补充:后发现,确实这不是一个正常的数据,而是经过缺血处理的。
dim(s.ego)
[1] 1884 10
> dim(s.ego[s.ego$ONTOLOGY=='BP',])
[1] 1507 10
> dim(s.ego[s.ego$ONTOLOGY=='CC',])
[1] 215 10
> dim(s.ego[s.ego$ONTOLOGY=='MF',])
[1] 162 10
看来大部分的基因富集在BP中
4. 数据可视化
s.barplot <- barplot(s.ego, showCategory = 20, drop = T)
s.barplot
spleen_GObarplot.jpeg
s.barplot <- barplot(s.ego, showCategory = 25, drop = T)
s.barplot
spleen_GObarplot2.jpeg
dotplot(s.ego)
spleen_GOdotplot.jpeg
enrichMap(s.ego)
spleen_goMap.jpeg
感觉有点崩
2018-11-20
一些想法:
应该将每个cluster的基因都提取出来进行GO富集分析
得到每个cluster的功能主题
2018-11-23
以下部分为将每个cluster的top10基因提取出来做富集分析,举例第一个cluster的基因提取步骤,其他cluster的步骤相同:
spleen.mc0 <- filter(spleen.markers, cluster == 0)
genelist_spleen_c0 <- spleen.mc0$gene
head(spleen.mc0)
p_val avg_logFC pct.1 pct.2 p_val_adj cluster gene
1 2.410289e-189 1.592266 0.974 0.258 3.773307e-185 0 MS4A1
2 1.245084e-177 1.485304 0.971 0.270 1.949180e-173 0 CD79A
3 1.792014e-151 1.370242 1.000 0.556 2.805397e-147 0 HLA-DRA
4 2.280181e-149 1.265725 0.938 0.315 3.569624e-145 0 CD79B
5 3.217361e-144 1.256090 0.997 0.871 5.036778e-140 0 CD74
6 4.238869e-137 1.154889 0.997 0.616 6.635949e-133 0 HLA-DPB1
dim(spleen.mc0)
[1] 177 7
其他cluster的操作与cluster0相同。
genelist_spleen_c1 <- spleen.mc1$gene
spleen.mc2 <- filter(spleen.markers, cluster == 2)
genelist_spleen_c2 <- spleen.mc2$gene
spleen.mc3 <- filter(spleen.markers, cluster == 3)

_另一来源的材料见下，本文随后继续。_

==> src/ihex_core.sv <==
// Record decoding state and per-character step of the Intel HEX record parser.
// Depends on ihex_pkg and intel_hex_record_parser_assert.svh.
`include "intel_hex_record_parser_assert.svh"
module ihex_core
  import ihex_pkg::*;
(
  input  logic      clk,
  input  logic      rst_n,
  input  logic      fire,
  input  ihex_in_t  item,
  output logic      res_valid,
  output ihex_out_t res
);

  logic [POS_W-1:0] pos_r, pos_nxt;
  logic             colon_r, colon_nxt;
  logic [3:0]       nib_r, nib_nxt;
  logic [7:0]       len_r, len_nxt;
  logic [15:0]      raddr_r, raddr_nxt;
  logic [7:0]       rtype_r, rtype_nxt;
  logic [7:0]       sum_r, sum_nxt;
  logic [15:0]      pend_r, pend_nxt;
  logic [15:0]      upper_r, upper_nxt;
  logic             bad_r, bad_nxt;
  logic             eof_r, eof_nxt;
  logic             halted_r, halted_nxt;
  logic             seen_r, seen_nxt;
  logic [31:0]      high_r, high_nxt;
  logic             hbad_r, hbad_nxt;

  logic [POS_W-1:0] q;
  logic [8:0]       k;
  logic [4:0]       hv;
  logic [7:0]       bval;
  logic [7:0]       idx;
  logic [31:0]      waddr;
  logic [POS_W-1:0] need_len;
  logic             line_err;
  logic [2:0]       line_code;
  logic             do_finish;

  always_comb begin
    q        = pos_r - 10'd1;
    k        = q[POS_W-1:1];
    hv       = hex_value(item.ch);
    bval     = {nib_r, hv[4] ? hv[3:0] : 4'd0};
    idx      = 8'(k - 9'd4);
    waddr    = {upper_r, 16'd0} + {16'd0, raddr_r} + {24'd0, idx};
    need_len = MIN_LINE + {1'b0, len_r, 1'b0};

    line_err  = 1'b1;
    line_code = ERR_START;
    if (!colon_r || pos_r < MIN_LINE) line_code = ERR_START;
    else if (bad_r) line_code = ERR_DIGIT;
    else if (pos_r < need_len) line_code = ERR_TRUNC;
    else if (sum_r != 8'd0) line_code = ERR_SUM;
    else line_err = 1'b0;

    pos_nxt = pos_r;     colon_nxt = colon_r; nib_nxt = nib_r;
    len_nxt = len_r;     raddr_nxt = raddr_r; rtype_nxt = rtype_r;
    sum_nxt = sum_r;     pend_nxt = pend_r;   upper_nxt = upper_r;
    bad_nxt = bad_r;     eof_nxt = eof_r;     halted_nxt = halted_r;
    seen_nxt = seen_r;   high_nxt = high_r;   hbad_nxt = hbad_r;
    do_finish = 1'b0;
    res_valid = 1'b0;
    res = '0;

    if (fire && !halted_r) begin
      if (item.end_of_input) begin
        do_finish  = !eof_r && pos_r != '0;
        halted_nxt = 1'b1;
        res_valid  = 1'b1;
        if (do_finish && line_err) begin
          res.kind       = KIND_ERROR;
          res.fault_code = line_code;
        end else if (!seen_r) begin
          res.kind       = KIND_ERROR;
          res.fault_code = ERR_EMPTY;
        end else begin
          res.kind    = KIND_DONE;
          res.address = high_r;
        end
      end else if (!eof_r) begin
        if (item.ch == CH_NL) begin
          if (pos_r != '0) begin
            do_finish = 1'b1;
            if (line_err) begin
              halted_nxt     = 1'b1;
              res_valid      = 1'b1;
              res.kind       = KIND_ERROR;
              res.fault_code = line_code;
            end
          end
        end else begin
          if (pos_r < POS_MAX) pos_nxt = pos_r + 10'd1;
          if (pos_r == '0) begin
            colon_nxt = (item.ch == CH_COLON);
          end else if (pos_r != POS_MAX) begin
            if (!q[0]) begin
              hbad_nxt = !hv[4];
              nib_nxt  = hv[4] ? hv[3:0] : 4'd0;
            end else if (!(k >= 9'd4 && k > 9'd4 + {1'b0, len_r})) begin
              if (hbad_r || !hv[4]) bad_nxt = 1'b1;
              sum_nxt = sum_r + bval;
              if (k == 9'd0) len_nxt = bval;
              else if (k == 9'd1) raddr_nxt = {bval, raddr_r[7:0]};
              else if (k == 9'd2) raddr_nxt = {raddr_r[15:8], bval};
              else if (k == 9'd3) rtype_nxt = bval;
              else if (k < 9'd4 + {1'b0, len_r}) begin
                if (rtype_r == REC_DATA && colon_r && !bad_nxt) begin
                  if (!seen_r || waddr > high_r) high_nxt = waddr;
                  seen_nxt    = 1'b1;
                  res_valid   = 1'b1;
                  res.kind    = KIND_WRITE;
                  res.address = waddr;
                  res.data    = bval;
                end else if (rtype_r == REC_UPPER) begin
                  if (idx == 8'd0) pend_nxt = {bval, pend_r[7:0]};
                  else if (idx == 8'd1) pend_nxt = {pend_r[15:8], bval};
                end
              end
            end
          end
        end
      end
    end

    if (do_finish) begin
      if (!line_err) begin
        if (rtype_r == REC_EOF) eof_nxt = 1'b1;
        else if (rtype_r == REC_UPPER && len_r == 8'd2) upper_nxt = pend_r;
      end
      pos_nxt = '0;  colon_nxt = 1'b0; nib_nxt = 4'd0;  len_nxt = 8'd0;
      raddr_nxt = 16'd0; rtype_nxt = 8'd0; sum_nxt = 8'd0; pend_nxt = 16'd0;
      bad_nxt = 1'b0; hbad_nxt = 1'b0;
    end
  end

  always_ff @(posedge clk) begin
    if (!rst_n) begin
      pos_r <= '0;    colon_r <= 1'b0; nib_r <= 4'd0;   len_r <= 8'd0;
      raddr_r <= 16'd0; rtype_r <= 8'd0; sum_r <= 8'd0; pend_r <= 16'd0;
      upper_r <= 16'd0; bad_r <= 1'b0; eof_r <= 1'b0;  halted_r <= 1'b0;
      seen_r <= 1'b0; high_r <= 32'd0; hbad_r <= 1'b0;
    end else begin
      pos_r <= pos_nxt;     colon_r <= colon_nxt; nib_r <= nib_nxt;
      len_r <= len_nxt;     raddr_r <= raddr_nxt; rtype_r <= rtype_nxt;
      sum_r <= sum_nxt;     pend_r <= pend_nxt;   upper_r <= upper_nxt;
      bad_r <= bad_nxt;     eof_r <= eof_nxt;     halted_r <= halted_nxt;
      seen_r <= seen_nxt;   high_r <= high_nxt;   hbad_r <= hbad_nxt;
    end
  end

  `IHEX_ASSERT_NEXT(a_halt_sticks, halted_r, halted_r)
  `IHEX_ASSERT_NOW(a_quiet_when_halted, halted_r, !res_valid)
  `IHEX_ASSERT_NEXT(a_final_halts, res_valid && res.kind != KIND_WRITE, halted_r)
  `IHEX_ASSERT_NEXT(a_write_marks_data, res_valid && res.kind == KIND_WRITE, seen_r)

endmodule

genelist_spleen_c3 <- spleen.mc3$gene
spleen.mc4 <- filter(spleen.markers, cluster == 4)
genelist_spleen_c4 <- spleen.mc4$gene
spleen.mc5 <- filter(spleen.markers, cluster == 5)
genelist_spleen_c5 <- spleen.mc5$gene
spleen.mc6 <- filter(spleen.markers, cluster == 6)
genelist_spleen_c6 <- spleen.mc6$gene
spleen.mc7 <- filter(spleen.markers, cluster == 7)
genelist_spleen_c7 <- spleen.mc7$gene
spleen.mc8 <- filter(spleen.markers, cluster == 8)
genelist_spleen_c8 <- spleen.mc8$gene
每个cluster所对应基因数目.png
作柱形图
barplot(sc0_ego_BP, showCategory=12,font.size=7,title="EnrichmentGO_BP")
sc0_ego_BP <- enrichGO(gene = genelist_spleen_c0,OrgDb = org.Hg.eg.db,keytype = "SYMBOL",ont = "BP", pAdjustMethod = "BH", pvalueCutoff = 0.05)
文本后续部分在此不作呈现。